林瓶も身を翻し、半ば仰向けに倒れたまま、左肩の痛みでほとんど腕が上がらなかった。
数息のあいだ、空を見上げ、天辺に残る最後の灰青の光を眺め、右肩を支えにしてゆっくりと起き上がる。
柳絮は立ち上がり、背を向けたまま。
しばしの沈黙ののち、言った――
声はいつもの冷静さを取り戻していたが、音量は少し低かった。
「今日は行けない。
鎮獄峰の夜間巡防は、十五日の子正に全員交代。
後山の西側に小道が一本ある。
陣法は張られていないが、入口は狭い。
好きにしなさい。

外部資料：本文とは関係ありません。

File: src/sv/hcbp_code_table.sv
// Code table: a synchronous memory of codes and lengths plus per-entry present bits.
module hcbp_code_table #(
    parameter int SYMBOL_COUNT    = hcbp_pkg::SYMBOL_COUNT_DEFAULT,
    parameter int MAX_CODE_LENGTH = hcbp_pkg::MAX_CODE_LENGTH_DEFAULT
) (
    input  logic                          clk,
    input  logic                          rst_n,
    input  logic                          rd_en,
    input  logic [hcbp_pkg::SYMBOL_W-1:0] rd_symbol,
    input  logic                          wr_en,
    input  logic [hcbp_pkg::SYMBOL_W-1:0] wr_symbol,
    input  logic [hcbp_pkg::CODE_W-1:0]   wr_code,
    input  logic [hcbp_pkg::LEN_W-1:0]    wr_length,
    input  logic                          wr_present,
    output hcbp_pkg::entry_t              lookup
);

    localparam int ADDR_W = $clog2(SYMBOL_COUNT);
    localparam int WORD_W = hcbp_pkg::LEN_W + hcbp_pkg::CODE_W;
    localparam logic [hcbp_pkg::SYMBOL_W:0] LIMIT = (hcbp_pkg::SYMBOL_W + 1)'(SYMBOL_COUNT);
    localparam logic [hcbp_pkg::LEN_W-1:0]  MAX_LEN = hcbp_pkg::LEN_W'(MAX_CODE_LENGTH);

    logic [WORD_W-1:0]            mem [SYMBOL_COUNT];
    logic [SYMBOL_COUNT-1:0]      present_reg;
    logic [WORD_W-1:0]            rd_word_reg;
    logic                         rd_present_reg;
    logic                         rd_in_range;
    logic                         wr_in_range;
    logic [ADDR_W-1:0]            rd_addr;
    logic [ADDR_W-1:0]            wr_addr;
    logic [hcbp_pkg::LEN_W-1:0]   wr_len_sat;
    logic [hcbp_pkg::CODE_W-1:0]  wr_code_masked;

    assign rd_in_range = {1'b0, rd_symbol} < LIMIT;
    assign wr_in_range = {1'b0, wr_symbol} < LIMIT;
    assign rd_addr     = rd_symbol[ADDR_W-1:0];
    assign wr_addr     = wr_symbol[ADDR_W-1:0];

    // Lengths saturate on the way in and code bits past the length are cleared,
    // so the packer can merge the stored code directly.
    assign wr_len_sat     = (wr_length > MAX_LEN) ? MAX_LEN : wr_length;
    assign wr_code_masked = wr_code & ~(8'hFF >> wr_len_sat);

    always_ff @(posedge clk)
    begin
        if (wr_en && wr_in_range)
        begin
            mem[wr_addr] <= {wr_len_sat, wr_code_masked};
        end
        if (rd_en)
        begin
            rd_word_reg <= mem[rd_addr];
        end
    end

    always_ff @(posedge clk or negedge rst_n)
    begin
        if (!rst_n)
        begin
            present_reg    <= '0;
            rd_present_reg <= 1'b0;
        end
        else
        begin
            if (wr_en && wr_in_range)
            begin
                present_reg[wr_addr] <= wr_present;
            end
            if (rd_en)
            begin
                rd_present_reg <= rd_in_range && present_reg[rd_addr];
            end
        end
    end

    assign lookup.present = rd_present_reg;
    assign lookup.length  = rd_word_reg[WORD_W-1:hcbp_pkg::CODE_W];
    assign lookup.code    = rd_word_reg[hcbp_pkg::CODE_W-1:0];

endmodule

」
そう言って、柳絮は去った。
振り返らなかった。
林瓶は半ば横たわったまま、暮色の中に消えていく背を見送った。
山道にはひとりが残り、谷から昇る暮色が石段を、路面を、そして垂れ下がった左手を覆っていく。
遠くで、夜虫の最初の声が響いた。
身を翻し、右肩を支えにゆっくりと立ち上がる。
左肩は鈍く痛み、腕はほとんど力が入らない。
下を見ず、来た道を戻った。
鎮獄峰の門を通るとき、門番の二人の執法弟子が一瞥した――
衣には泥と草が付き、袖口は裂け、口の端が切れて血が滲んでいる。
彼らは一瞥しただけで、何も言わなかった。
すでに伝令を受けていたのだ。
暮色の中を歩き、住処へ戻る。
扉を押し開け、水を一杯注いで飲む。
水が喉を通るとき、目を一度閉じた。
同室の張遠が寝台越しに見たが、何も言わなかった。
林瓶は寝台に腰を下ろし、左肩の衣を少し引き下げる――
肩はすでに腫れ上がり、青紫に染まり、その縁はさらに濃くなりつつあった。
一瞥し、衣を戻す。
そして横になった。
左肩が床板に触れた瞬間、痛みが走る――
姿勢を変え、肩を浮かせ、闇の中で静かに目を閉じた。